What is going on in Utah that makes it the most depressed state in the whole country? What do you think?
QUOTE |
This study is certainly a wake-up call for Utahns and our mental health care system. It examined levels of depression in each state and outcomes for those who sought treatment. A local psychologist says he thinks mental health counseling should be more accessible in Utah. "I think, because of the economy and what not, a lot of our local mental health programs are cutting back on their staffs for lack of money. It's sad," Dr. Wil Higashi said. The survey claims that Utah has the highest percentage of people reporting unmet health needs. Utah ranks in the bottom 10 states for its shortage of psychiatrists and outpatient clinics. The study suggests more can be done to break down treatment barriers that are associated with high rates of depression. Higashi also believes another reason for Utah's high depression rate is the massive involvement in structured religions. "All religions make people feel guilty if they're not performing to the teachings of their church and their religion, and that causes a lot of depression too. Guilt is a big one," he explained... |
I would agree that religion breeds guilt, but its not like Utah is the only religious state, or even the most religious, though it is up there. But the high amount of people with unmet health needs has to be telling. Less people are getting the care they need, and this seems like it would necessarily lead to less healthy people and thus more cases of depression. I wonder if there are higher cases of other health problems in the state as well.
Guilt, Shmilt.
Not to imply that guilt does not play a role, but it's very true that there are plenty of other religious places that don't suffer from a surfeit of depression. And LDS doctrine is a much less 'guilt inducing' doctrine than many.
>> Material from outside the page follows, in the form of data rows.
<file path="src/rtl/ahb_cmd_master.sv">
// ahb_cmd_master
//   Turns single-beat commands into AHB-Lite transfers, one at a time.
//   Each accepted command produces exactly one RSP_VALID pulse, unless it is
//   aborted by HRESET.
//
// Ports
//   HCLK, HRESET                  clock, async active-high reset
//   CMD_VALID/CMD_READY           command handshake (ready only in IDLE)
//   CMD_WRITE/ADDR/WDATA/SIZE     command fields
//   RSP_VALID/RSP_RDATA/RSP_ERROR completion pulse and result
//   H* outputs                    registered AHB-Lite master signals
//   HRDATA/HREADY/HRESP           AHB-Lite slave returns
`timescale 1ns/1ps
module ahb_cmd_master #(
   parameter int          AWIDTH  = 32,
   parameter int          TIMEOUT = 256,
   parameter logic [3:0]  PROT    = 4'b0011
) (
   input  logic              HCLK,
   input  logic              HRESET,
   input  logic              CMD_VALID,
   output logic              CMD_READY,
   input  logic              CMD_WRITE,
   input  logic [AWIDTH-1:0] CMD_ADDR,
   input  logic [31:0]       CMD_WDATA,
   input  logic [2:0]        CMD_SIZE,
   output logic              RSP_VALID,
   output logic [31:0]       RSP_RDATA,
   output logic              RSP_ERROR,
   output logic [AWIDTH-1:0] HADDR,
   output logic [1:0]        HTRANS,
   output logic              HWRITE,
   output logic [2:0]        HSIZE,
   output logic [2:0]        HBURST,
   output logic              HMASTLOCK,
   output logic [3:0]        HPROT,
   output logic [31:0]       HWDATA,
   input  logic [31:0]       HRDATA,
   input  logic              HREADY,
   input  logic              HRESP
);

   typedef enum logic [1:0] {IDLE, ADDR, DATA, REJ} state_t;

   localparam logic [1:0]  TR_IDLE   = 2'b00;
   localparam logic [1:0]  TR_NONSEQ = 2'b10;
   // Wait-count value at which the next HREADY-low cycle is the TIMEOUT-th.
   localparam logic [15:0] WAIT_LAST = 16'(TIMEOUT - 1);

   state_t      state;
   logic        write_q;
   logic [31:0] wdata_q;
   logic [15:0] wait_cnt;
   logic        illegal;

   assign HBURST    = 3'b000;
   assign HMASTLOCK = 1'b0;
   assign HPROT     = PROT;

   // Sizes above word, or addresses not aligned to the transfer size.
   assign illegal = (CMD_SIZE > 3'd2) ||
                    ((CMD_SIZE == 3'd1) && CMD_ADDR[0]) ||
                    ((CMD_SIZE == 3'd2) && (CMD_ADDR[1:0] != 2'b00));

   always_ff @(posedge HCLK or posedge HRESET) begin
      if (HRESET) begin
         state     <= IDLE;
         CMD_READY <= 1'b0;
         RSP_VALID <= 1'b0;
         RSP_RDATA <= '0;
         RSP_ERROR <= 1'b0;
         HTRANS    <= TR_IDLE;
         HADDR     <= '0;
         HWRITE    <= 1'b0;
         HSIZE     <= 3'b000;
         HWDATA    <= '0;
         wait_cnt  <= '0;
         write_q   <= 1'b0;
         wdata_q   <= '0;
      end else begin
         RSP_VALID <= 1'b0;
         case (state)
            IDLE: begin
               if (CMD_VALID && CMD_READY) begin
                  CMD_READY <= 1'b0;
                  write_q   <= CMD_WRITE;
                  wdata_q   <= CMD_WDATA;
                  if (illegal) begin
                     // No bus activity; the error is reported next cycle.
                     state <= REJ;
                  end else begin
                     state  <= ADDR;
                     HTRANS <= TR_NONSEQ;
                     HADDR  <= CMD_ADDR;
                     HWRITE <= CMD_WRITE;
                     HSIZE  <= CMD_SIZE;
                  end
               end else begin
                  // Also raises READY on the first edge out of reset.
                  CMD_READY <= 1'b1;
               end
            end
            ADDR: begin
               if (HREADY) begin
                  state    <= DATA;
                  HTRANS   <= TR_IDLE;
                  wait_cnt <= '0;
                  if (write_q) HWDATA <= wdata_q;
               end
            end
            DATA: begin
               if (HREADY) begin
                  // HRESP on the HREADY-high cycle is the second ERROR cycle.
                  RSP_VALID <= 1'b1;
                  RSP_ERROR <= HRESP;
                  RSP_RDATA <= (!write_q && !HRESP) ? HRDATA : 32'h0;
                  CMD_READY <= 1'b1;
                  state     <= IDLE;
               end else if (wait_cnt == WAIT_LAST) begin
                  RSP_VALID <= 1'b1;
                  RSP_ERROR <= 1'b1;
                  RSP_RDATA <= 32'h0;
                  CMD_READY <= 1'b1;
                  state     <= IDLE;
               end else begin
                  wait_cnt <= wait_cnt + 16'd1;
               end
            end
            REJ: begin
               RSP_VALID <= 1'b1;
               RSP_ERROR <= 1'b1;
               RSP_RDATA <= 32'h0;
               CMD_READY <= 1'b1;
               state     <= IDLE;
            end
            default: state <= IDLE;
         endcase
      end
   end

endmodule

</file>
<file path="config.mk">
export PLATFORM = sky130hd
export DESIGN_NAME = ahb_cmd_master
export DESIGN_NICKNAME = d
export VERILOG_FILES = /design/src/rtl/ahb_cmd_master.sv
export SDC_FILE = /design/constraint.sdc
export NUM_CORES = 1
export LEC_CHECK = 0
export BUFFER_PORTS_ARGS = -buffer_cell sky130_fd_sc_hd__buf_4
export CAP_MARGIN = 20
export CORE_MARGIN = 3
export CORE_UTILIZATION = 51
export CTS_BUF_LIST = sky130_fd_sc_hd__clkbuf_8
export CTS_CLUSTER_SIZE = 12
export DETAILED_ROUTE_END_ITERATION = 12
export GPL_ROUTABILITY_DRIVEN = 0
export MAX_ROUTING_LAYER = met4
export PLACE_DENSITY = 0.82
export SYNTH_ARGS = -nofsm -noshare
export SYNTH_HDL_FRONTEND = slang
export SYNTH_SLANG_ARGS = --single-unit
</file>
<file path="constraint.sdc">
create_clock -name HCLK -period 5.4 [get_ports HCLK]
set_input_delay 0.54 -clock HCLK [delete_from_list [all_inputs] [get_ports HCLK]]
set_output_delay 0.54 -clock HCLK [all_outputs]
set_load 0.05 [all_outputs]
</file>
==> impl_metrics.toml, run 1 <==
[routing]
final_antenna_net_count = 0
wl_per_cell_um = 17.79
vias = 4164
dr.pass1.iters = 4
drt-total-wl_mm = 13.87
via_per_inst = 5.338
drc = 0
drtIter0Drc = 251

[logic_synthesis]
syn_area_per_cell_sq_um = 14.65
yosysSeqAreaShare_pct = 63.34
synth_area_leaders = "dfrtp_1 63%, mux2_2 18%, a22o_1 4.6%"
synth_top_cell_area_share_pct = 63.34
synthArstFlopShare_pct = 100.0
synth_commonest_cells = "155 x dfrtp_1, 100 x mux2_2, 32 x a22o_1"
syn-cell-area_sq_um = 6123
syn_inst = 418
yosys.area.top_type = "dfrtp_1"
synth_edf_count = 0
synth_cell_types = 47
ys_warn_count = 0
synth_top_flop_cell = "dfrtp_1"
synthMostInstantiatedCell = "dfrtp_1"
synth-seq-cells = 155

[global_route]
overflow = 0
grt_start_max_net_pins = 110
grt_usage_pct = 21.97
first_global_vias = 4442
antenna_found_initial = 0
grt_pass1_wl_mm = 21.87

[timing]
worst_slew_pin_slew_ns = 1.019
post-route-period-util_pct = 47.53
fin_tns_setup_ns = 0
slew_headroom_pct = 31.93
setup-violations-final = 0
fin_crit_ns = 2.567
finClkSkew_ns = 0.008747
max_freq_ghz = 0.3896
slew_viol_final = 0
rsz0062_at_grt = "false"
finalHoldViolations = 0

[clock_tree]
cts_buffers = 17
clk_latency_ns = 0.45
cts.htree.levels = 4
hold_buffers = 0
path_clk_slew_ns = 0.09
cts_sinks = 155
cts_tree = "yes"
clockBufferDepth = 2
ctsResizeCount = 0
cts_setup_buffers = 0
root_buffer = "clkbuf_8"

[cells_and_area]
regArea_sq_um = 3879
fill_cells = 802
final_nets = 730
area_delta_synth_final_pct = 32.88
diodes = 0
drive_above_1_share_pct = 56.20
final_cells = 780
multi_input_area_sq_um = 2074

[setup_path]
crit_type = "reg2reg"
crit_path_end = "RSP_RDATA[4]"
cp.required_ns = 5.73
path_max_fanout = 33
rr_worst_depth = 4
cp-end-kind = "flip-flop"
worst-r2r-setup-slack_ns = 2.83
crit_start = "wait_cnt[8]"
critical_path_arrival_ns = 2.89
cp-start-kind = "flip-flop"
worst_r2r_startpoint = "wait_cnt[8]"
r2r-end = "RSP_RDATA[4]"

[floorplan]
ioPinCount = 218
initial_core_util_pct = 52.95
fp.coreArea_sq_um = 11560
fp.dieW_um = 115.6
die_height_um = 115.6
die_area_sq_um = 13360
num_rows = 39

[power]
ir_drop_mv = 0.4519
clock_power_share_pct = 15.9
switchingPower_uw = 2450
power_density_nw_per_um2 = 670.9
internal-power_uw = 3008
swShare_pct = 44.89
power_frac_seq_pct = 35.5
leakagePower_uw = 0.003997
comb_power_share_pct = 48.7

[job]
drv_cap = 0

[placement]
hpwl_mm = 9.850
io_buffers = 208
placed_cells = 747

[status]
status = "finished, final reports clean"

[worst_hold_path]
worst_hold_path_type = "in2async"
## power by group through the flow
| stage | Combinational, uW | Clock [uW] | Sequential (uW) |
|---|---|---|---|
| detailed placement | 2680 | 0 | 1950 |
| floorplan | 694 | 0 | 3100 |
| finish | 2660 | 866 | 1940 |
| global route | 2780 | 940 | 2000 |
| CTS | 2680 | 890 | 1940 |
| global placement | 2620 | 0 | 1920 |
## worst min-delay path by stage
stage / slack, ns / endpoint / from / cells after the start
final: 0.31 / HWDATA[25] / HRESET / 2
after global routing: 0.27 / HADDR[15] / CMD_ADDR[15] / 2
after CTS: 0.28 / RSP_RDATA[22] / HRDATA[22] / 2
after detailed placement: 0.48 / HTRANS[1] / HTRANS[1] / 2
after global placement: 0.47 / HTRANS[1] / HTRANS[1] / 2
after floorplan: 0.45 / wait_cnt[15] / wait_cnt[15] / 1
## critical path, stage by stage, from the launching register on
cell	delay, ns
dfrtp_1	0.45
or4_4	0.57
nor4_4	0.73
o21ai_4	0.39
a22o_1	0.29
## final cells by class
cell class / instances / share of cell area [%]
sequential: 155 / 47.67
multi-input combinational: 236 / 25.50
timing repair buffer: 212 / 19.65
clock buffer: 18 / 3.045
tap: 143 / 2.199
clock inverter: 14 / 1.784
inverter: 2 / 0.1538
## metal layers
layer  track usage [%]  up-vias  wire (um)
met1             25.63     2081       5455
met2             34.76      152       6997
li1                  -     1912          -
met5                 -        -          0
met3             8.982       19       1215
met4             7.277        0        204
## placed cells by master, fill, tap and decap left out, types with 3 or more instances in the layout
| cell | instances |
|---|---|
| nand3_1 | 8 |
| clkbuf_8 | 18 |
| nor2_1 | 6 |
| or3_2 | 3 |
| nand2_1 | 12 |
| a22o_1 | 32 |
| inv_6 | 4 |
| nand4_1 | 5 |
| nor3_1 | 4 |
| o21ai_0 | 3 |
| dfrtp_1 | 155 |
| a21oi_1 | 8 |
| mux2i_1 | 4 |
| clkinv_2 | 4 |
| mux2_2 | 100 |
| o31ai_1 | 5 |
| conb_1 | 9 |
| buf_4 | 211 |
| o211ai_1 | 3 |
## flip-flops by register name (all words and copies together) (netlist names)
| name | count |
|---|---|
| HADDR | 32 |
| HWDATA | 32 |
| RSP_RDATA | 32 |
| wdata_q | 32 |
| wait_cnt | 16 |
| HSIZE | 3 |
| state | 2 |
| CMD_READY | 1 |
| HTRANS | 1 |
| HWRITE | 1 |
| RSP_ERROR | 1 |
| RSP_VALID | 1 |
| write_q | 1 |
## stage by stage
| step | hold WS, ns | instance area, sq um | setup slack (ns) | utilization, % | power (uW) |
|---|---|---|---|---|---|
| 2_1_floorplan | 0.4527 | 6150 | 0.6818 | - | 3798 |
| 3_3_place_gp | 0.4652 | 7729 | 3.027 | 66.83 | 4545 |
| 3_5_place_dp | 0.4756 | 7729 | 2.850 | 66.83 | 4629 |
| 4_1_cts | 0.2757 | 8122 | 2.836 | 70.23 | 5508 |
| 5_1_grt | 0.2727 | 8137 | 2.661 | 70.36 | 5721 |
| 6_report | 0.3066 | 8137 | 2.833 | 70.36 | 5459 |
## cell families after synthesis
kind of cell,after synthesis,synth area share [%]
multiplexers,104,19.04
other,2,0.1226
AND/OR/NAND/NOR,64,6.477
AO/OA/AOI/OAI,57,7.295
flip-flops,155,63.34
XOR/XNOR,1,0.1431
buffers and inverters,34,3.372
adder cells (fa/ha/maj),1,0.2043
Note: power is estimated with default switching activity, not from simulation.
==> run 2, diff against run 1 <==
CORE_UTILIZATION = 46   (was 51)
PLACE_DENSITY = 0.78   (was 0.82)
clock period = 2.1 ns   (was 5.4 ns; I/O delays follow)
==> run 2 against run 1 <==
Register-to-register slack worse by 2.8 ns. Sequential cell count did not move. Maximum frequency rose by 27%. Combinational power grew to 2.7 times the previous value. Core utilization is 2.6 points higher. Global-route usage is 0.74 points higher.
==> impl_metrics.toml, run 2 (synthesized netlist as in run 1, its figures left out) <==
[clock_tree]
cts_buffers = 17
clk_latency_ns = 0.44
path_clk_slew_ns = 0.08
clockBufferDepth = 2
root_buffer = "clkbuf_8"
cts.htree.levels = 4
cts_sinks = 155
cts_tree = "yes"

[floorplan]
ioPinCount = 218
initial_core_util_pct = 47.75
fp.coreArea_sq_um = 12820
die_height_um = 121.4
die_area_sq_um = 14730
num_rows = 41
fp.dieW_um = 121.4

[power]
ir_drop_mv = 1.014
power_density_nw_per_um2 = 1581
leakagePower_uw = 0.004497

[cells_and_area]
fin_util_pct = 72.98
diodes = 0
fill_cells = 822
multi_input_area_sq_um = 2088
drive_above_1_share_pct = 49.26
final_nets = 838
area_delta_synth_final_pct = 52.84
mostFrequentLayoutCell = "buf_4"
regArea_sq_um = 3879
most-common-layout-cells = "217 x buf_4, 155 x dfrtp_1, 100 x mux2_2"
design_area_sq_um = 9359

[setup_path]
r2r-end = "RSP_RDATA[23]"
critical_path_arrival_ns = 2.34
worst-r2r-setup-slack_ns = 0.08
worst_r2r_startpoint = "wait_cnt[9]"
cp_slowest_cell = "or4_1"
cp-end-kind = "flip-flop"
critical_path.cell_chain = "or4_1 -> nor4_4 -> buf_4 -> o21ai_2 -> a22o_1"
rr_worst_depth = 5
cp-start-kind = "flip-flop"
crit_type = "reg2reg"
cp.required_ns = 2.42
max_stage_delay_ns = 0.59
path_max_fanout = 16

[worst_hold_path]
min_from = "CMD_ADDR[14]"
min_path_cells = 2
worst_hold_path_type = "in2reg"
min_delay_worst_endpoint = "HADDR[14]"

[global_route]
grt_start_max_net_pins = 120
busiest_layer = "met2"
grt.met3_usage_pct = 5.408
overflow = 0
grt_pass1_wl_mm = 25.32
grtUsageMet1_pct = 25.54
first_global_vias = 4992
grt_util_met2_pct = 38.86
antenna_found_initial = 0
grt_usage_pct = 22.71

[timing]
fin_crit_ns = 2.021
fin_ws_ns = 0.07894
slew_viol_final = 0
worst_slew_pin_slew_ns = 0.7372
setup-violations-final = 0
slew_headroom_pct = 50.75
finalHoldViolations = 0
post-route-period-util_pct = 96.24
fin_hold_ws_ns = 0.04065
rsz0062_at_grt = "false"
fin_tns_setup_ns = 0
finClkSkew_ns = 0.01234
max_freq_ghz = 0.4948

[job]
drv_cap = 0

[placement]
io_buffers = 208
hpwl_mm = 9.601
dpl-instance-area_sq_um = 7861
pre_cts_ws_ns = -0.009659

[routing]
drtIter0Drc = 192
dr.pass1.iters = 4
final_antenna_net_count = 0
via_per_inst = 5.032
wl_per_cell_um = 17.37
drt-total-wl_mm = 15.92
vias = 4614
drc = 0

[status]
status = "finished, final reports clean"
[run 2: changes by cell type in the layout (fill, tap and decap cells not counted), moves of 4 or more]
cell and delta:
inv_6 -4, dlygate4sd3_1 +98, bufinv_16 +4, buf_4 +6
[run 2: report_power, final]
group | leakage, uW | switching, uW | internal, uW
logic | 0.00231 | 4570 | 2590
clock network | 0.000237 | 1060 | 1590
registers | 0.00195 | 745 | 4240
total | 0.00450 | 6380 | 8420
[run 2: worst max-delay path: cells and delay by family (launching register included)]
| family | cells | cell delay, ns |
|---|---|---|
| simple gates | 2 | 0.81 |
| buf+inv | 1 | 0.20 |
| compound gates | 2 | 0.49 |
| flops | 1 | 0.41 |
[run 2: final cells by class]
| type | count | share of cell area [%] |
|---|---|---|
| repair buffers | 319 | 28.65 |
| clock buffers | 19 | 2.794 |
| clock inverters | 13 | 2.380 |
| inverters | 2 | 0.1203 |
| multi-input cells | 237 | 22.31 |
| well taps | 172 | 2.299 |
| flip-flops and latches | 155 | 41.44 |
[run 2: how the worst max path moves through the flow]
stage                  from            end  slack [ns]  cells after the start
2_1_floorplan        HRESET      CMD_READY       -0.07                      1
3_3_place_gp       state[0]  RSP_RDATA[11]         0.1                      3
3_5_place_dp       state[0]  RSP_RDATA[21]       -0.01                      3
4_1_cts        wait_cnt[13]  RSP_RDATA[16]        0.06                      4
5_1_grt         wait_cnt[9]    wait_cnt[0]       0.007                      6
6_report        wait_cnt[9]  RSP_RDATA[23]        0.08                      5
[run 2: routing by layer]
metal	routed length (um)	part of all wire, %
met1	6009	38
met2	8545	54
met3	902	5.7
met4	467	2.9
met5	0	0
[run 2: per-stage QoR]
stage	std cells	power, uW
global route	917	15480
CTS	914	14800
finish	917	14800
global placement	784	11780
detailed placement	784	11970
floorplan	425	9766
[run 2: what timing repair did]
action                                 CTS  global route
setup buffers                            0             2
pin swaps                                0             2
cloned                                   0             1
endpoints found under the hold margin  249             0
setup endpoints to repair               27            37
gates resized for setup                  1             1
hold buffers                            98             0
I think perhaps that a bigger contribution is one of self-reliance and surprise.
I suffered through a horrible depression several years back. The hardest part was actually coming to the realization that I was depressed. I had a major challenge, true, but I am still exceptionally blessed in my life. So I don't have the right to be depressed? Right? Wrong. I couldn't seek help until I accepted the idea that I could be depressed despite my blessings, and that I could recognize my blessings and still be depressed.
A conundrum, eh?
So I can't help but wonder if all the Utahans who are depressed react like I did--with denial.